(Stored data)

_ _ _ _ _

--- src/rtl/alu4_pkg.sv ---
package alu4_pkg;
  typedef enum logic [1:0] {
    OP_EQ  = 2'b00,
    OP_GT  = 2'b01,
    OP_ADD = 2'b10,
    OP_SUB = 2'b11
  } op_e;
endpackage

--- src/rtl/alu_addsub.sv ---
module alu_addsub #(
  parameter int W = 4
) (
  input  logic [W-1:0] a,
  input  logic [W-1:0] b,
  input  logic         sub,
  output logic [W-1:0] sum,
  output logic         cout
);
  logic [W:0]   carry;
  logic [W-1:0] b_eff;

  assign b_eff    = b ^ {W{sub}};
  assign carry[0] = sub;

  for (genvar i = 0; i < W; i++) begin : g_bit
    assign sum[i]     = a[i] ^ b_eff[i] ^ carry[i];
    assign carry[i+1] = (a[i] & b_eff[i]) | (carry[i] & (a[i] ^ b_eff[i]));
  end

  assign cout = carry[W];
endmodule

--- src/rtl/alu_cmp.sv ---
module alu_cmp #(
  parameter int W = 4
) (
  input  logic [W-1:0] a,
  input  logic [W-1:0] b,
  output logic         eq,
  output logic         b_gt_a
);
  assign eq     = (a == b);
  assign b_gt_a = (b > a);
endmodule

_ _ _ _ _

■ Problem description: Say how many lines in the data above contain the string "cout", and give no other output.

■ Response below: 2